When you check out - tell the cashier "My little boy/girl wanted to bring his backpack to help buy his school supplies!" There's nothing on there to say that backpack came from Wal-Mart. Not anymore. We're not going to call you a liar. Arresting our thieving customers is bad for business.

Roll right out the door. Make sure the kid is rolling the backpack. When the door alarm goes off, the door greeter will check your CART, but not the backpack. Because the alarm goes off all the time anyway.

Kick back and enjoy.

Yes, I know. Any of you working at a decently run Wal-Mart can (and probably will) poke holes in this scam. I'm very happy that you work in a place where your fellow associates do more than hold up the registers or come to work just to take breaks and lunches. My co-workers simply don't care. Our store's shrink this year is projected at $2.7 million dollars.

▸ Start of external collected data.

From an optimization exercise on the open Yosys and OpenROAD flow, aimed at small area, a short achievable clock period and few clock cycles per item; shortcuts taken in it are not production practice. RTL that was checked went through simulation tests only; none was proved equivalent to the original.

==> build 55: inputs <==
// mac_accumulator
module mac_accumulator #(
  parameter int WIDTH     = 25,
  parameter int ACC_WIDTH = 64
) (
  input  logic                 clk,
  input  logic                 rst,
  input  logic                 in_valid,
  output logic                 in_ready,
  input  logic [WIDTH-1:0]     in_a,
  input  logic [WIDTH-1:0]     in_x,
  input  logic                 in_last,
  output logic                 out_valid,
  input  logic                 out_ready,
  output logic [ACC_WIDTH-1:0] out_sum,
  output logic [15:0]          out_count,
  output logic                 out_ovf
);
export LEC_CHECK = 0
export CAP_MARGIN = 20
export CORE_MARGIN = 2
export CORE_UTILIZATION = 40
export SLEW_MARGIN = 20
export SYNTH_HIERARCHICAL = 1
export SYNTH_MINIMUM_KEEP_SIZE = 0
create_clock -name core_clock -period 12.0 [get_ports {clk}]
standard.sh (not shown) runs the stock make flow with config.mk's settings and CLKGATE_MAP_FILE= SYNTH_SCRIPT=/design/flow/synth_recipe.tcl, a recipe that flattens the netlist after the stock synthesis.
==> flow/flow/run.sh <==
#!/bin/bash
# The standard layout (standard.sh) with two changes: repair_timing aims for
# 8.0 ns of setup slack on the 12 ns clock (so the achieved period shrinks), and the
# port buffers that buffer_ports inserts use sky130_fd_sc_hd__buf_2.
set -euo pipefail
EXTRA='SETUP_SLACK_MARGIN=8.0 "BUFFER_PORTS_ARGS=-buffer_cell sky130_fd_sc_hd__buf_2"'
sed "s|^make -C |make $EXTRA -C |" standard.sh > standard_tuned.sh
bash standard_tuned.sh > flow_make.log 2>&1
==> inputs of trial 10, as changes to build 55 <==
==> flow/flow/run.sh (replaced) <==
#!/bin/bash
# The standard layout (standard.sh) with two changes: repair_timing aims for
# 8.2 ns of setup slack on the 12 ns clock (so the achieved period shrinks), and the
# port buffers that buffer_ports inserts use sky130_fd_sc_hd__buf_2.
set -euo pipefail
EXTRA='SETUP_SLACK_MARGIN=8.2 "BUFFER_PORTS_ARGS=-buffer_cell sky130_fd_sc_hd__buf_2"'
sed "s|^make -C |make $EXTRA -C |" standard.sh > standard_tuned.sh
bash standard_tuned.sh > flow_make.log 2>&1
CORE_UTILIZATION = 55   (was 40)
==> inputs of trial 39, as changes to build 55 <==
--- a/flow/design.v
+++ b/flow/design.v
@@ -30,15 +30,15 @@
   input  logic                 in_last,
   output logic                 out_valid,
   input  logic                 out_ready,
   output logic [ACC_WIDTH-1:0] out_sum,
   output logic [15:0]          out_count,
   output logic                 out_ovf
 );
-  logic in_ready_q, skid_v, v0, v1, outv, first;
+  logic in_ready_q, skid_v, v0, v1, outv, cont;
   logic adv, accept;
   assign adv      = ~(outv & ~out_ready);
   assign accept   = in_valid & in_ready_q;
   assign in_ready = in_ready_q;
   logic [24:0] skid_a, skid_x;
   logic        skid_l;
   logic [24:0] s0_a;
@@ -67,24 +67,24 @@
   always_ff @(posedge clk or posedge rst) begin
     if (rst) begin
       in_ready_q <= 1'b1;
       skid_v     <= 1'b0;
       v0         <= 1'b0;
       v1         <= 1'b0;
       outv       <= 1'b0;
-      first      <= 1'b1;
+      cont       <= 1'b0;
     end else begin
       if (adv) begin
         skid_v     <= 1'b0;
         in_ready_q <= 1'b1;
         v0         <= skid_v | accept;
         v1         <= v0;
         if (v1) begin
           outv  <= l1;
-          first <= l1;
+          cont  <= ~l1;
         end else begin
           outv  <= 1'b0;
         end
       end else if (accept) begin
         skid_v     <= 1'b1;
         in_ready_q <= 1'b0;
       end
@@ -1831,16 +1831,16 @@
   logic [49:0] g_lo, cs_s;
   logic [50:0] cs_c;
   logic [13:0] g_hi;
   logic [50:0] lo_sum;
   logic        inc;
   logic [13:0] hi_p1;
   assign hi_p1 = g_hi + 14'd1;
-  assign g_lo = first ? 50'd0 : acc[49:0];
-  assign g_hi = first ? 14'd0 : acc[63:50];
+  assign g_lo = cont ? acc[49:0] : 50'd0;
+  assign g_hi = cont ? acc[63:50] : 14'd0;
   assign cs_c[0] = 1'b0;
   for (genvar j = 0; j < 50; j++) begin : g_csa
     mac_fa u_fa (.a(s1_ps[j]), .b(s1_pc[j]), .c(g_lo[j]), .s(cs_s[j]), .co(cs_c[j+1]));
   end
   logic pg955;
   logic pp_956;
   logic pg957;
@@ -2428,16 +2428,16 @@
   assign lo_sum[49] = pa_p[49] ^ pg1217;
   assign lo_sum[50] = pg1219;
   assign inc  = (cs_c[50] & lo_sum[50]) | (cs_c[50] & s1_d) | (lo_sum[50] & s1_d);
   always_ff @(posedge clk) begin
     if (adv && v1) begin
       acc[49:0]  <= lo_sum[49:0];
       acc[63:50] <= inc ? hi_p1 : g_hi;
-      ovf        <= (ovf & ~first) | (inc & (&g_hi));
-      cnt        <= first ? 16'd1 : ((&cnt) ? cnt : cnt + 16'd1);
+      ovf        <= (ovf & cont) | (inc & (&g_hi));
+      cnt        <= cont ? ((&cnt) ? cnt : cnt + 16'd1) : 16'd1;
     end
   end
   assign out_valid = outv;
   assign out_sum   = acc;
   assign out_count = cnt;
   assign out_ovf   = ovf;
 endmodule
==> flow/flow/run.sh (replaced) <==
#!/bin/bash
# The standard layout (standard.sh) with two changes: repair_timing aims for
# 8.4 ns of setup slack on the 12 ns clock (so the achieved period shrinks), and the
# port buffers that buffer_ports inserts use sky130_fd_sc_hd__buf_2.
set -euo pipefail
EXTRA='SETUP_SLACK_MARGIN=8.4 "BUFFER_PORTS_ARGS=-buffer_cell sky130_fd_sc_hd__buf_2"'
sed "s|^make -C |make $EXTRA -C |" standard.sh > standard_tuned.sh
bash standard_tuned.sh > flow_make.log 2>&1
CORE_UTILIZATION = 45   (was 40)
==> inputs of build 67, as changes to build 55 <==
--- a/flow/design.v
+++ b/flow/design.v
@@ -30,15 +30,15 @@
   input  logic                 in_last,
   output logic                 out_valid,
   input  logic                 out_ready,
   output logic [ACC_WIDTH-1:0] out_sum,
   output logic [15:0]          out_count,
   output logic                 out_ovf
 );
-  logic in_ready_q, skid_v, v0, v1, outv, first;
+  logic in_ready_q, skid_v, v0, v1, outv, cont;
   logic adv, accept;
   assign adv      = ~(outv & ~out_ready);
   assign accept   = in_valid & in_ready_q;
   assign in_ready = in_ready_q;
   logic [24:0] skid_a, skid_x;
   logic        skid_l;
   logic [24:0] s0_a;
@@ -67,24 +67,24 @@
   always_ff @(posedge clk or posedge rst) begin
     if (rst) begin
       in_ready_q <= 1'b1;
       skid_v     <= 1'b0;
       v0         <= 1'b0;
       v1         <= 1'b0;
       outv       <= 1'b0;
-      first      <= 1'b1;
+      cont       <= 1'b0;
     end else begin
       if (adv) begin
         skid_v     <= 1'b0;
         in_ready_q <= 1'b1;
         v0         <= skid_v | accept;
         v1         <= v0;
         if (v1) begin
           outv  <= l1;
-          first <= l1;
+          cont  <= ~l1;
         end else begin
           outv  <= 1'b0;
         end
       end else if (accept) begin
         skid_v     <= 1'b1;
         in_ready_q <= 1'b0;
       end
@@ -1831,16 +1831,16 @@
   logic [49:0] g_lo, cs_s;
   logic [50:0] cs_c;
   logic [13:0] g_hi;
   logic [50:0] lo_sum;
   logic        inc;
   logic [13:0] hi_p1;
   assign hi_p1 = g_hi + 14'd1;
-  assign g_lo = first ? 50'd0 : acc[49:0];
-  assign g_hi = first ? 14'd0 : acc[63:50];
+  assign g_lo = cont ? acc[49:0] : 50'd0;
+  assign g_hi = cont ? acc[63:50] : 14'd0;
   assign cs_c[0] = 1'b0;
   for (genvar j = 0; j < 50; j++) begin : g_csa
     mac_fa u_fa (.a(s1_ps[j]), .b(s1_pc[j]), .c(g_lo[j]), .s(cs_s[j]), .co(cs_c[j+1]));
   end
   logic pg955;
   logic pp_956;
   logic pg957;
@@ -2428,16 +2428,16 @@
   assign lo_sum[49] = pa_p[49] ^ pg1217;
   assign lo_sum[50] = pg1219;
   assign inc  = (cs_c[50] & lo_sum[50]) | (cs_c[50] & s1_d) | (lo_sum[50] & s1_d);
   always_ff @(posedge clk) begin
     if (adv && v1) begin
       acc[49:0]  <= lo_sum[49:0];
       acc[63:50] <= inc ? hi_p1 : g_hi;
-      ovf        <= (ovf & ~first) | (inc & (&g_hi));
-      cnt        <= first ? 16'd1 : ((&cnt) ? cnt : cnt + 16'd1);
+      ovf        <= (ovf & cont) | (inc & (&g_hi));
+      cnt        <= cont ? ((&cnt) ? cnt : cnt + 16'd1) : 16'd1;
     end
   end
   assign out_valid = outv;
   assign out_sum   = acc;
   assign out_count = cnt;
   assign out_ovf   = ovf;
 endmodule
==> flow/flow/run.sh (replaced) <==
#!/bin/bash
# The standard layout (standard.sh) with two changes: repair_timing aims for
# 8.2 ns of setup slack on the 12 ns clock (so the achieved period shrinks), and the
# port buffers that buffer_ports inserts use sky130_fd_sc_hd__buf_2.
set -euo pipefail
EXTRA='SETUP_SLACK_MARGIN=8.2 "BUFFER_PORTS_ARGS=-buffer_cell sky130_fd_sc_hd__buf_2"'
sed "s|^make -C |make $EXTRA -C |" standard.sh > standard_tuned.sh
bash standard_tuned.sh > flow_make.log 2>&1
==> run summary <==
- Outcome: complete, no violations
- Syn Inst Count: around 2100
- Reg area: 9070 um^2
- Post-synthesis xor/xnor area fraction: 0.122
- Met3 routed WL: ~8.3 mm
- P&R area growth vs syn: 14.9%
- RR Startpoint: first
- Full die area: 67600 um^2
- Number of non-clock inverters: 70
- Final wirelength: 76.1 mm
- Top cells by area, synth: edfxtp_1, fa_1, xnor2_1
- Most frequent cells after synthesis: xnor2_1, fa_1, edfxtp_1
- Starting density of the core: 0.406
- Average routed wire per standard cell: 24.5 um
- R2R depth: 14
- CP Depth: 14
# the run above: build 55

Little scenarios like this happen all the time.


luckycanucky said...

I forget what lame movie release it was, but one of my co-workers found a hockey bag packed with the things that was just left in a cart. The store hadn't even sold any of that particular title yet, it was that unwanted, but here was a duffle full of the damned things. I guess the thieves came to their senses. Higher re-sale value stealing something people want, gang.

Erin Bradley said...

Wait. I don't get the scam. Did someone return a bookbag filled with the stolen goods and just forget to remove them or...?

ExVee said...

No, they grabbed a backpack off the store's inventory, removed all the identifying tags that could become ready evidence that it was stolen, and then filled it with other items from in the store. Since it wound up back at Customer Service, it was apparently abandoned before they tried to go out the door with it. Somebody else found it sitting in a wrong department and took it up to the service desk for sorting and eventual return to its origin department.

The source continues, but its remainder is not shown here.